Here's where a few of my current activities are on this chart:
This reminds me a little of my reflection on leisure activities (noble, advantageous, or pleasant, following Aristotle's distinctions). It might be useful to analyze utility (noble/advantageous) and pleasure with the extra dimension of energy/effort.
While the sweet spot of high utility and high pleasure (for me: prototyping and learning) is fun to be in, I also like spending time outside that intersection. It's not all about "Hell, yeah! or No". Experimenting with things that make me feel awkward or mediocre might lead to discovering an activity that I enjoy or find really useful.

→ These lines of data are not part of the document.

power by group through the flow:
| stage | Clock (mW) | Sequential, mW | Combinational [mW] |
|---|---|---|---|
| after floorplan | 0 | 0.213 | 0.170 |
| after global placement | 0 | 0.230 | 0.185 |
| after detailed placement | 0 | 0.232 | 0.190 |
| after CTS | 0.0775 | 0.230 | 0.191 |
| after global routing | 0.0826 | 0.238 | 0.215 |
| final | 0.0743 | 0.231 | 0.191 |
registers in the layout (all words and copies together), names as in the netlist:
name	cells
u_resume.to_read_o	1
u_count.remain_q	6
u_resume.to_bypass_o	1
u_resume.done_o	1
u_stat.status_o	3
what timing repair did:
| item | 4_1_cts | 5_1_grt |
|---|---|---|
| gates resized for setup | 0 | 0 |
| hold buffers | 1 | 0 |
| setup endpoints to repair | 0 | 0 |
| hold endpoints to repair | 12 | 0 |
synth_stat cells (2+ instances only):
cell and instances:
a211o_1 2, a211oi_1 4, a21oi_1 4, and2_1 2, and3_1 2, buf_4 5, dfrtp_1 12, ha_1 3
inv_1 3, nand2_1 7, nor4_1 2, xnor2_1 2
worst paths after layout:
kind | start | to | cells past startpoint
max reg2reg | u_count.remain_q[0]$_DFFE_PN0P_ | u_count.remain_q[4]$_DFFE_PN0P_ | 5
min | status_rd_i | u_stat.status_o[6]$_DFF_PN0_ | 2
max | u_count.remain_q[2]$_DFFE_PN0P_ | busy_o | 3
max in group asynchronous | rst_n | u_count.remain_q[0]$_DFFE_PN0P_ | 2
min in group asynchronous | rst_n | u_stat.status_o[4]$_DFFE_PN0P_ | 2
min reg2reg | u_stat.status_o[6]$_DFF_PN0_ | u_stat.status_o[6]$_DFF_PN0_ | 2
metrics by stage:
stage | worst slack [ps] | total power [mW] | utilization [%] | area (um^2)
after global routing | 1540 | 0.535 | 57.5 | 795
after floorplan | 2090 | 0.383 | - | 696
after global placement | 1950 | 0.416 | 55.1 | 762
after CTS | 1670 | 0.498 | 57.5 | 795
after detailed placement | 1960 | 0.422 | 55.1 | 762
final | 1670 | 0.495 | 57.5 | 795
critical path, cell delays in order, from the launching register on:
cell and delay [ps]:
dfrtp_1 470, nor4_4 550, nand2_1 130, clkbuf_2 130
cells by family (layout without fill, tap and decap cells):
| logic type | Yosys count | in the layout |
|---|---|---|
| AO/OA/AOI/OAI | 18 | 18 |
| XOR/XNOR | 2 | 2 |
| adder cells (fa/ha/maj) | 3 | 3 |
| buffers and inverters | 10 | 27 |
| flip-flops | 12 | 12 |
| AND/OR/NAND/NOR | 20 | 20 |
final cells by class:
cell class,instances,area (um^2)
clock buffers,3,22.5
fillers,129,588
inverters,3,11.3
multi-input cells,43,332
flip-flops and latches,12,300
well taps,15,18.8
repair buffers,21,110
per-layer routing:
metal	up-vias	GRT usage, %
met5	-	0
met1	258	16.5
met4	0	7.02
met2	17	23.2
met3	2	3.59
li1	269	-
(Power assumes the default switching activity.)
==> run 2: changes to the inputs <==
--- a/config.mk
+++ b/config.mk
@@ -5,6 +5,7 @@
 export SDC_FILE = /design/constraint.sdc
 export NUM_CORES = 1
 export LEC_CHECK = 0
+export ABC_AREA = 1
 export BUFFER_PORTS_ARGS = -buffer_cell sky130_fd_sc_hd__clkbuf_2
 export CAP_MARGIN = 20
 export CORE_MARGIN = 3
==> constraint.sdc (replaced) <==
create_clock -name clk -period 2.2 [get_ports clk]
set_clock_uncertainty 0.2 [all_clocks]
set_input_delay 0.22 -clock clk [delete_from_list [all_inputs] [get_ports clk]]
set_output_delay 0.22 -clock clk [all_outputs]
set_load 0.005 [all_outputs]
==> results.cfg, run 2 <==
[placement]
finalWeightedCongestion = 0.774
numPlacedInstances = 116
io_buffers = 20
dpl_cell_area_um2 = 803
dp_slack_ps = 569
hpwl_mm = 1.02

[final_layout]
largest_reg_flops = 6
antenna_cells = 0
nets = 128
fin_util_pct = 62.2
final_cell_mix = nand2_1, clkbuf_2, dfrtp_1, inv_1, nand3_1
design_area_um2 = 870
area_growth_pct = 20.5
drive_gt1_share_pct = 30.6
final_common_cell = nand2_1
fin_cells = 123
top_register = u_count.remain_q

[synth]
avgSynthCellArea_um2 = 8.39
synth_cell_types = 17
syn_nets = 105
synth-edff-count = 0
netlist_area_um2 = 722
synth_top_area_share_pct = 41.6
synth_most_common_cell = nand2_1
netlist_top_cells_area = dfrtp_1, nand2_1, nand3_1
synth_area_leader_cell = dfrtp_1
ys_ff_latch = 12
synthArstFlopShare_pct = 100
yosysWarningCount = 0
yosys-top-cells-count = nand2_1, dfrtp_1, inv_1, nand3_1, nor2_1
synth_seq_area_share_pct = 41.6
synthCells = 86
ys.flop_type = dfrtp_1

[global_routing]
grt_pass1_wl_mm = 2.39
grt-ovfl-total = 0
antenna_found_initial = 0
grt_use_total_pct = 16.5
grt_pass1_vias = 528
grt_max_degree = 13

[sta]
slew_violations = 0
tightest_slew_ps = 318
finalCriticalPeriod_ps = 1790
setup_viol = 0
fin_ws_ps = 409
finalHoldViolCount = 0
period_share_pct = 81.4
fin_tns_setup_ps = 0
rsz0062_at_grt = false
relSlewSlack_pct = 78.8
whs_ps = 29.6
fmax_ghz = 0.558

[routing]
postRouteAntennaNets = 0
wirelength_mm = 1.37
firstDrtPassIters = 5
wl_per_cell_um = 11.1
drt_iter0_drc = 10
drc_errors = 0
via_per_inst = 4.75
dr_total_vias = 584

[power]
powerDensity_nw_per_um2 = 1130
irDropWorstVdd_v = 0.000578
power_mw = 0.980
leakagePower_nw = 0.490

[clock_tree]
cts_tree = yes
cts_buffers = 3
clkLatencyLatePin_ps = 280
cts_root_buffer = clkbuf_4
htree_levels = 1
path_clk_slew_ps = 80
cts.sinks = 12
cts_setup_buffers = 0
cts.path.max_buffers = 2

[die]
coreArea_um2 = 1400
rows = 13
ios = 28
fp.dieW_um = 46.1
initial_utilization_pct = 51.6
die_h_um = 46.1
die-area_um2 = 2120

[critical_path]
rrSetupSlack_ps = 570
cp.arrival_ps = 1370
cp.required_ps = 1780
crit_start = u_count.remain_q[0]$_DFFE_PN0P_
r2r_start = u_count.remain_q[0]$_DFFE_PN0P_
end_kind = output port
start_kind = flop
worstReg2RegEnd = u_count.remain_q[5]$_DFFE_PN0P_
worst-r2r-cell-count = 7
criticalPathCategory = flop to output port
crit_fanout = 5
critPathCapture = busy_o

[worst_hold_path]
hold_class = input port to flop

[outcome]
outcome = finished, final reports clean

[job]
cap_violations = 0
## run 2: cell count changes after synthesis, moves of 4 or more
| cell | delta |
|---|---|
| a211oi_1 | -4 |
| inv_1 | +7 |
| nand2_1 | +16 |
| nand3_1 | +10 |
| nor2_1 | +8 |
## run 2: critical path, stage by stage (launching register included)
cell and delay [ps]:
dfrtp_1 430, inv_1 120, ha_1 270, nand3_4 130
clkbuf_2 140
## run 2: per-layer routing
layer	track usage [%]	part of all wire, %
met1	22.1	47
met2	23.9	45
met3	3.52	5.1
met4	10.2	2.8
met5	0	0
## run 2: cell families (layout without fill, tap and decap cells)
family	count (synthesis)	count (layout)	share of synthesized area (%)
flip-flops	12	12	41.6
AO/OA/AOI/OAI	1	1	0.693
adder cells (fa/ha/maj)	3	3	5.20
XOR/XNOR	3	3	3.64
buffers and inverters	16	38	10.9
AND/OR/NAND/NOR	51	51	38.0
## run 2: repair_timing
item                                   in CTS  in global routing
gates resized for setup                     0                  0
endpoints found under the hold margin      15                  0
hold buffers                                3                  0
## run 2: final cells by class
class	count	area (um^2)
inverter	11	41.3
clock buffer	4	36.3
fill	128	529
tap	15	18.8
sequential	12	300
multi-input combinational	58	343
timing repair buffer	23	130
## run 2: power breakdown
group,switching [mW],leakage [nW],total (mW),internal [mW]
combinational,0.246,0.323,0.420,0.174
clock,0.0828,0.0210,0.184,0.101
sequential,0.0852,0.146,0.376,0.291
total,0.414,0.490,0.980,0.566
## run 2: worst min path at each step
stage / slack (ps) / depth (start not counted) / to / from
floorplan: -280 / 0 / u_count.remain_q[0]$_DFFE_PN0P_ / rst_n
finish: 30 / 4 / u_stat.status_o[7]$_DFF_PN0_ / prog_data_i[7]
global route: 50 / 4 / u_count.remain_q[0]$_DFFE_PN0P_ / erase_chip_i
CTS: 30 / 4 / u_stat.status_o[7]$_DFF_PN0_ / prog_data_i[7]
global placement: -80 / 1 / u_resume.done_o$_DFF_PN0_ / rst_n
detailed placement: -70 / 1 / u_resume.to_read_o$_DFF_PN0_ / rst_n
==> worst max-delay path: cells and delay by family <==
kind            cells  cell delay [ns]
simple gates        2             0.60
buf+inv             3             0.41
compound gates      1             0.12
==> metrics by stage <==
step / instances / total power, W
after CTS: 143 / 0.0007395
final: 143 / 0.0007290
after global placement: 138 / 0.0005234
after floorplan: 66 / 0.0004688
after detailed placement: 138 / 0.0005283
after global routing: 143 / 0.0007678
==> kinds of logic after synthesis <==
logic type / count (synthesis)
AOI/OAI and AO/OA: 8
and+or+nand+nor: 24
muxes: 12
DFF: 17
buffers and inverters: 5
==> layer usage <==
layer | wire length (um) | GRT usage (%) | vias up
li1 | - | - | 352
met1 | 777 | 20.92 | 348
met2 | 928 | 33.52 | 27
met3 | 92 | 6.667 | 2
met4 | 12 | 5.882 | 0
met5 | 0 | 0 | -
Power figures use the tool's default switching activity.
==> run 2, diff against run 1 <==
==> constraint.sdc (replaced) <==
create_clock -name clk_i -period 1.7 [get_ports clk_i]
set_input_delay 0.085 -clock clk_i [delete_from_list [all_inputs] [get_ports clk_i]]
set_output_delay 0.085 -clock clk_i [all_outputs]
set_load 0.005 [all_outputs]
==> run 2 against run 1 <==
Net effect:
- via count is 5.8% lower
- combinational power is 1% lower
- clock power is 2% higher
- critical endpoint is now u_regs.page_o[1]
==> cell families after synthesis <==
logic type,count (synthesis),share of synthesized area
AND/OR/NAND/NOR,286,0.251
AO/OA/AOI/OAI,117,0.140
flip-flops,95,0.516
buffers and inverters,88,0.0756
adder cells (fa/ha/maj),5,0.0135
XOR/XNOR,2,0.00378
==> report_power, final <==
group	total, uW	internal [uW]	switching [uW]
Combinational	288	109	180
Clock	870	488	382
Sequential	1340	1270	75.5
`src/rtl/cqw_pkg.sv`:
```
// Package: shared constants and types for the completion queue writer.
// Assumes a fixed 16-byte record made of four 32-bit dwords.
package cqw_pkg;

    localparam int DW_BITS    = 32;
    localparam int REC_DWORDS = 4;
    localparam int REC_BITS   = DW_BITS * REC_DWORDS;
    localparam int REC_SHIFT  = 4;   // log2 of record bytes
    localparam int IDX_BITS   = 16;
    localparam int LEN_BITS   = 32;
    localparam int PHASE_BIT  = DW_BITS - 1;

    typedef enum logic [1:0] {
        ST_IDLE = 2'd0,
        ST_REQ  = 2'd1,
        ST_WAIT = 2'd2
    } cqw_state_e;

endpackage

```
`src/rtl/cqw_ring_track.sv`:
```
// Module: cqw_ring_track
// Holds the producer pointer and derives the slot, the phase and the full flag.
// Assumes PTR_W > LOG_SIZE, so that the pointers carry wrap parity above the slot bits.
module cqw_ring_track #(
    parameter int LOG_SIZE = 8,
    parameter int PTR_W    = 16
) (
    input  logic                clk,
    input  logic                rst_n,
    input  logic                advance,
    input  logic [PTR_W-1:0]    cons_ptr,
    output logic [PTR_W-1:0]    prod_ptr,
    output logic [LOG_SIZE-1:0] slot,
    output logic                phase,
    output logic                full
);

    localparam logic [PTR_W-1:0] RING_ENTRIES = {{(PTR_W-1){1'b0}}, 1'b1} << LOG_SIZE;

    logic [PTR_W-1:0] occupancy;

    // Advance the producer pointer once per acknowledged record.
    always_ff @(posedge clk) begin
        if (!rst_n) begin
            prod_ptr <= '0;
        end else if (advance) begin
            prod_ptr <= prod_ptr + {{(PTR_W-1){1'b0}}, 1'b1};
        end
    end

    // Derive the slot, the phase and the fill level from the pointers.
    always_comb begin
        occupancy = prod_ptr - cons_ptr;
        full      = (occupancy >= RING_ENTRIES);
        slot      = prod_ptr[LOG_SIZE-1:0];
        phase     = ~prod_ptr[LOG_SIZE];
    end

endmodule

```
`src/rtl/cqw_rec_build.sv`:
```
// Module: cqw_rec_build
// Forms the write address and the 128-bit record from the slot, phase and captured fields.
// Assumes ADDR_W > LOG_SIZE + 4; the ring base need not be aligned.
module cqw_rec_build
    import cqw_pkg::*;
#(
    parameter int LOG_SIZE = 8,
    parameter int ADDR_W   = 64
) (
    input  logic [ADDR_W-1:0]   ring_base,
    input  logic [LOG_SIZE-1:0] slot,
    input  logic                phase,
    input  logic [IDX_BITS-1:0] wq_idx,
    input  logic [LEN_BITS-1:0] len,
    output logic [ADDR_W-1:0]   addr,
    output logic [REC_BITS-1:0] data
);

    logic [ADDR_W-1:0]  slot_offset;
    logic [DW_BITS-1:0] dword [REC_DWORDS];

    // Scale the slot by the record size and add it to the base.
    always_comb begin
        slot_offset = '0;
        slot_offset[LOG_SIZE+REC_SHIFT-1:0] = {slot, {REC_SHIFT{1'b0}}};
        addr = ring_base + slot_offset;
    end

    // Fill the four dwords of the record.
    always_comb begin
        dword[0] = {{(DW_BITS-IDX_BITS){1'b0}}, wq_idx};
        dword[1] = len;
        dword[2] = '0;
        dword[3] = '0;
        dword[3][PHASE_BIT] = phase;
    end

    // Place the dwords on the bus, dword 0 in the low bits.
    for (genvar g = 0; g < REC_DWORDS; g++) begin : g_pack
        assign data[g*DW_BITS +: DW_BITS] = dword[g];
    end

endmodule

```
`src/rtl/cqw_seq.sv`:
```
// Module: cqw_seq
// Sequences one completion at a time: accept, request the write, wait for the acknowledge, raise the interrupt.
// Assumes wr_done is a one-cycle pulse that follows the accepted request.
module cqw_seq
    import cqw_pkg::*;
(
    input  logic                clk,
    input  logic                rst_n,
    input  logic                ring_full,
    input  logic                irq_mask,
    input  logic                cpl_valid,
    output logic                cpl_ready,
    input  logic [IDX_BITS-1:0] cpl_wq_idx,
    input  logic [LEN_BITS-1:0] cpl_len,
    output logic                wr_valid,
    input  logic                wr_ready,
    input  logic                wr_done,
    output logic                advance,
    output logic [IDX_BITS-1:0] cap_idx,
    output logic [LEN_BITS-1:0] cap_len,
    output logic                irq
);

    cqw_state_e state;

    // Step the controller and capture the accepted completion fields.
    always_ff @(posedge clk) begin
        if (!rst_n) begin
            state   <= ST_IDLE;
            cap_idx <= '0;
            cap_len <= '0;
            irq     <= 1'b0;
        end else begin
            irq <= 1'b0;
            case (state)
                ST_IDLE: begin
                    if (cpl_valid && cpl_ready) begin
                        cap_idx <= cpl_wq_idx;
                        cap_len <= cpl_len;
                        state   <= ST_REQ;
                    end
                end
                ST_REQ: begin
                    if (wr_ready) begin
                        state <= ST_WAIT;
                    end
                end
                ST_WAIT: begin
                    if (wr_done) begin
                        irq   <= ~irq_mask;
                        state <= ST_IDLE;
                    end
                end
                default: state <= ST_IDLE;
            endcase
        end
    end

    // Drive the handshakes from the controller state.
    always_comb begin
        cpl_ready = (state == ST_IDLE) && !ring_full;
        wr_valid  = (state == ST_REQ);
        advance   = (state == ST_WAIT) && wr_done;
    end

endmodule

```
`src/rtl/cq_phase_writer.sv`:
```
// Module: cq_phase_writer
// Top: writes phase-tagged 16-byte completion records into a host ring and raises an interrupt per record.
// Assumes the host owns cons_ptr and moves it forward only over consumed entries.
module cq_phase_writer
    import cqw_pkg::*;
#(
    parameter int LOG_SIZE = 8,
    parameter int PTR_W    = 16,
    parameter int ADDR_W   = 64
) (
    input  logic                clk,
    input  logic                rst_n,
    input  logic [ADDR_W-1:0]   ring_base,
    input  logic [PTR_W-1:0]    cons_ptr,
    input  logic                irq_mask,
    input  logic                cpl_valid,
    output logic                cpl_ready,
    input  logic [15:0]         cpl_wq_idx,
    input  logic [31:0]         cpl_len,
    output logic                wr_valid,
    input  logic                wr_ready,
    output logic [ADDR_W-1:0]   wr_addr,
    output logic [127:0]        wr_data,
    input  logic                wr_done,
    output logic [PTR_W-1:0]    prod_ptr,
    output logic                irq
);

    logic                advance;
    logic                ring_full;
    logic                phase;
    logic [LOG_SIZE-1:0] slot;
    logic [IDX_BITS-1:0] cap_idx;
    logic [LEN_BITS-1:0] cap_len;

    cqw_ring_track #(
        .LOG_SIZE (LOG_SIZE),
        .PTR_W    (PTR_W)
    ) i_ring (
        .clk      (clk),
        .rst_n    (rst_n),
        .advance  (advance),
        .cons_ptr (cons_ptr),
        .prod_ptr (prod_ptr),
        .slot     (slot),
        .phase    (phase),
        .full     (ring_full)
    );

    cqw_seq i_seq (
        .clk        (clk),
        .rst_n      (rst_n),
        .ring_full  (ring_full),
        .irq_mask   (irq_mask),
        .cpl_valid  (cpl_valid),
        .cpl_ready  (cpl_ready),
        .cpl_wq_idx (cpl_wq_idx),
        .cpl_len    (cpl_len),
        .wr_valid   (wr_valid),
        .wr_ready   (wr_ready),
        .wr_done    (wr_done),
        .advance    (advance),
        .cap_idx    (cap_idx),
        .cap_len    (cap_len),
        .irq        (irq)
    );

    cqw_rec_build #(
        .LOG_SIZE (LOG_SIZE),
        .ADDR_W   (ADDR_W)
    ) i_rec (
        .ring_base (ring_base),
        .slot      (slot),
        .phase     (phase),
        .wq_idx    (cap_idx),
        .len       (cap_len),
        .addr      (wr_addr),
        .data      (wr_data)
    );

endmodule

```
`config.mk`:
```
export PLATFORM = sky130hd
export DESIGN_NAME = cq_phase_writer
export DESIGN_NICKNAME = d
export VERILOG_FILES = /design/src/rtl/cqw_pkg.sv /design/src/rtl/cqw_ring_track.sv /design/src/rtl/cqw_rec_build.sv /design/src/rtl/cqw_seq.sv /design/src/rtl/cq_phase_writer.sv
export SDC_FILE = /design/constraint.sdc
export NUM_CORES = 1
export LEC_CHECK = 0
export CAP_MARGIN = 20
export CORE_AREA = 8 8 126 128
export DETAILED_ROUTE_END_ITERATION = 16
export DIE_AREA = 0 0 134 136
export DONT_BUFFER_PORTS = 1
export PLACE_DENSITY = 0.53
export SYNTH_ARGS = -nofsm -noshare
export SYNTH_HDL_FRONTEND = slang
export SYNTH_SLANG_ARGS = --single-unit
```
`constraint.sdc`:
```
create_clock -name clk -period 3.8 [get_ports clk]
set_input_delay 0.19 -clock clk [delete_from_list [all_inputs] [get_ports clk]]
set_output_delay 0.19 -clock clk [all_outputs]
set_load 0.05 [all_outputs]
```
==> results.sh <==
export IMPL_status="finished, final reports clean"
export IMPL_grt_ovfl_total=0
export IMPL_slew_headroom_pct=30.8
export IMPL_portBuffers=0
export IMPL_vias=4840
export IMPL_synth_top_cell_by_area="dfxtp_1"
export IMPL_synth_top_cells_by_count="129 x nand2_1, 88 x buf_4, 67 x dfxtp_1, 52 x xnor2_1, 48 x mux2i_1"
export IMPL_vdd_drop_max_mv=0.180
export IMPL_grt_usage_pct=17.1
export IMPL_synth_top_area_share_pct=24.4
export IMPL_crit_fanout=30
export IMPL_hpwl_um=13800
export IMPL_cap_violations=0
export IMPL_gp_congestion=0.899
export IMPL_ys_top_cells_by_area="dfxtp_1 24%, buf_4 12%, nand2_1 8.8%"
export IMPL_grt_pass1_vias=4836
export IMPL_min_period_ns=3.54
export IMPL_antenna_left=0
export IMPL_worst_setup_path_start_kind="flip-flop"
export IMPL_htreeDepth=3
export IMPL_cts_made_buffers=9
export IMPL_period_share_pct=93.1
export IMPL_synth_most_common_cell="nand2_1"
export IMPL_fmax_mhz=283
export IMPL_critPathKind="flip-flop to flip-flop"
export IMPL_grt_start_max_net_pins=97
export IMPL_wire_per_inst_um=17.6
export IMPL_syn_area_per_cell_um2=7.85
export IMPL_yosysWarnings=0
export IMPL_firstDrtPassIters=4
export IMPL_fin_skew_ns=0.00720
export IMPL_via_per_inst=4.96
export IMPL_leakage_uw=0.00278
export IMPL_fin_hold_ws_ns=0.0125
export IMPL_critical_path_required_ns=4.07
export IMPL_core_area_um2=14000
export IMPL_grt_pass1_wl_um=25500
export IMPL_setup_viol=0
export IMPL_nNetsFinal=945
export IMPL_clkLatencyLatePin_ns=0.33
export IMPL_rsz0062_at_grt="no"
export IMPL_synthCells=701
export IMPL_worst_slew_pin_slew_ns=1.04
export IMPL_die_height_um=136
export IMPL_ys_flop_type="dfxtp_1"
export IMPL_yosysSeqAreaShare_pct=24.4
export IMPL_rows=44
export IMPL_arrival_ns=3.81
export IMPL_tritoncts="built"
export IMPL_netlist_area_um2=5500
export IMPL_finalSetupTns_ns=0
export IMPL_die_x_um=134
export IMPL_io_pins=345
export IMPL_worst_setup_path_end_kind="flip-flop"
export IMPL_hold_viol=0
export IMPL_postSynth_asyncResetShare_pct=0
export IMPL_die_area_um2=18200
export IMPL_clkTransAtPathRegs_ns=0.06
export IMPL_post_cts_setup_buffers=0
export IMPL_wl_um=17200
export IMPL_antenna_found_initial=0
export IMPL_clock_sinks=67
export IMPL_remaining_drc_errors=0
export IMPL_floorplan_initialDensity_pct=39.2
export IMPL_cts_max_path_buffers=2
export IMPL_synth_seq_cells=67
export IMPL_slew_violations=0
export IMPL_synth_edf_count=0
export IMPL_ys_types=56
export IMPL_cts_root_buffer="clkbuf_16"
export IMPL_powerDensity_nw_per_um2=304
export IMPL_first_iter_violations=181
export IMPL_hp_class="primary input to flip-flop"
export IMPL_finalPower_uw=1960
export IMPL_drive_above_1_share_pct=14.0
export IMPL_areaGrowthSynthToFinish_pct=17.3
layout make-up:
class	instances	area [um^2]
multi-input cells	569	3580
flip-flops and latches	67	1340
diodes	1	2.50
clock inverters	7	51.3
well taps	184	230
clock buffers	9	225
inverters	29	109
fillers	1409	7580
repair buffers	110	917
layout by cell type, fill, tap and decap left out, drive strengths merged, types with 3 or more instances in the layout:
master,synthesis,final
dfxtp,67,67
and2,17,17
nor2,26,26
mux2i,48,48
o21ai,14,14
nor2b,9,9
and4,7,7
conb,1,79
xnor2,52,52
clkinv,0,3
ha,24,24
a21o,3,3
and3,24,24
a21oi,18,18
a2111oi,3,3
o21a,5,5
nor4,3,3
nand2b,5,5
inv,29,31
buf,95,78
nand2,129,129
nand4,14,14
xor2,24,24
nor3,11,11
nand3,29,29
o211ai,4,4
clkbuf,19,10
dlygate4sd3,0,31
cells by family after synthesis:
| kind of cell | synth area share (%) |
|---|---|
| AO/OA/AOI/OAI | 7.57 |
| XOR/XNOR | 12.1 |
| adder cells (fa/ha/maj) | 5.82 |
| buffers and inverters | 16.3 |
| flip-flops | 24.4 |
| multiplexers | 8.94 |
| other | 0.0681 |
| AND/OR/NAND/NOR | 24.9 |
path summary, 6_finish.rpt:
kind                                         from                             end  slack [ns]  cells after the start
hold reg to reg       i_seq.state[1]$_SDFFE_PN0P_     i_seq.state[1]$_SDFFE_PN0P_        0.61                      2
hold / removal                              rst_n   i_seq.cap_idx[1]$_SDFFE_PN0P_        0.01                      2
setup reg to reg  i_ring.prod_ptr[3]$_SDFFE_PN0P_  i_seq.cap_len[15]$_SDFFE_PN0P_        0.26                     11
setup / recovery  i_ring.prod_ptr[3]$_SDFFE_PN0P_  i_seq.cap_len[15]$_SDFFE_PN0P_        0.26                     11
routing by layer:
metal	track usage, %	routed length, um
met5	0	0
met4	5.74	311
met3	6.25	1680
met2	30.6	8730
met1	18.2	6460
through the flow:
| stage | utilization [%] | worst slack (ns) | instance area, um^2 | cells |
|---|---|---|---|---|
| 2_1_floorplan | - | 0.00471 | 5800 | 779 |
| 5_1_grt | 46.0 | 0.0329 | 6450 | 975 |
| 3_5_place_dp | 41.6 | 0.549 | 5840 | 926 |
| 4_1_cts | 45.8 | 0.177 | 6420 | 973 |
| 6_report | 46.0 | 0.261 | 6450 | 976 |
| 3_3_place_gp | 41.6 | 0.654 | 5840 | 926 |
registers in the layout, indices dropped and copies added (netlist names):
register	count
i_seq.state	2
i_seq.irq	1
i_ring.prod_ptr	16
i_seq.cap_len	32
i_seq.cap_idx	16
report_power, final:
part | switching, uW | internal, uW
clock | 325 | 444
combinational | 373 | 111
sequential | 3.17 | 703
worst max-delay path: stages, from the launching register on:
cell and delay, ns:
dfxtp_1 0.52, ha_1 0.33, a21oi_1 0.13, nor2b_1 0.07, nor4b_2 0.33, o211ai_1 0.17, a21oi_1 0.20, xor2_1 0.24
and4_4 0.43, buf_12 0.27, mux2i_1 0.22, dlygate4sd3_1 0.57
timing repair:
item	CTS	global route
setup endpoints to repair	0	9
gates resized for setup	0	4
hold endpoints to repair	43	0
hold buffers	31	0
No activity file was read; power rests on OpenSTA's default activity.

Lately, I've been giving myself permission to focus on things I enjoy, even if they aren't particularly useful – like playing video games in the middle of the day. At the same time, I've also let go of the desire to enjoy everything. Some activities are not pleasant, but they're necessary. Even as I get through them, though, I'm happy about my growing ability to get through them. I might be annoyed for a few minutes, but I'm happy about the decisions of my past self and the results that I anticipate for my future self. I'm learning to enjoy adapting to my circumstances, even as I know those circumstances will change.
I like being able to step back and think about what I do, why I do it, and how I feel about that. Because I can influence how I feel about something, I can change why I do it, and even what I do. Through little nudges here and there, I want to make things that are good for me both easy and fun. If I can't, I want to make them extra-useful and satisfying.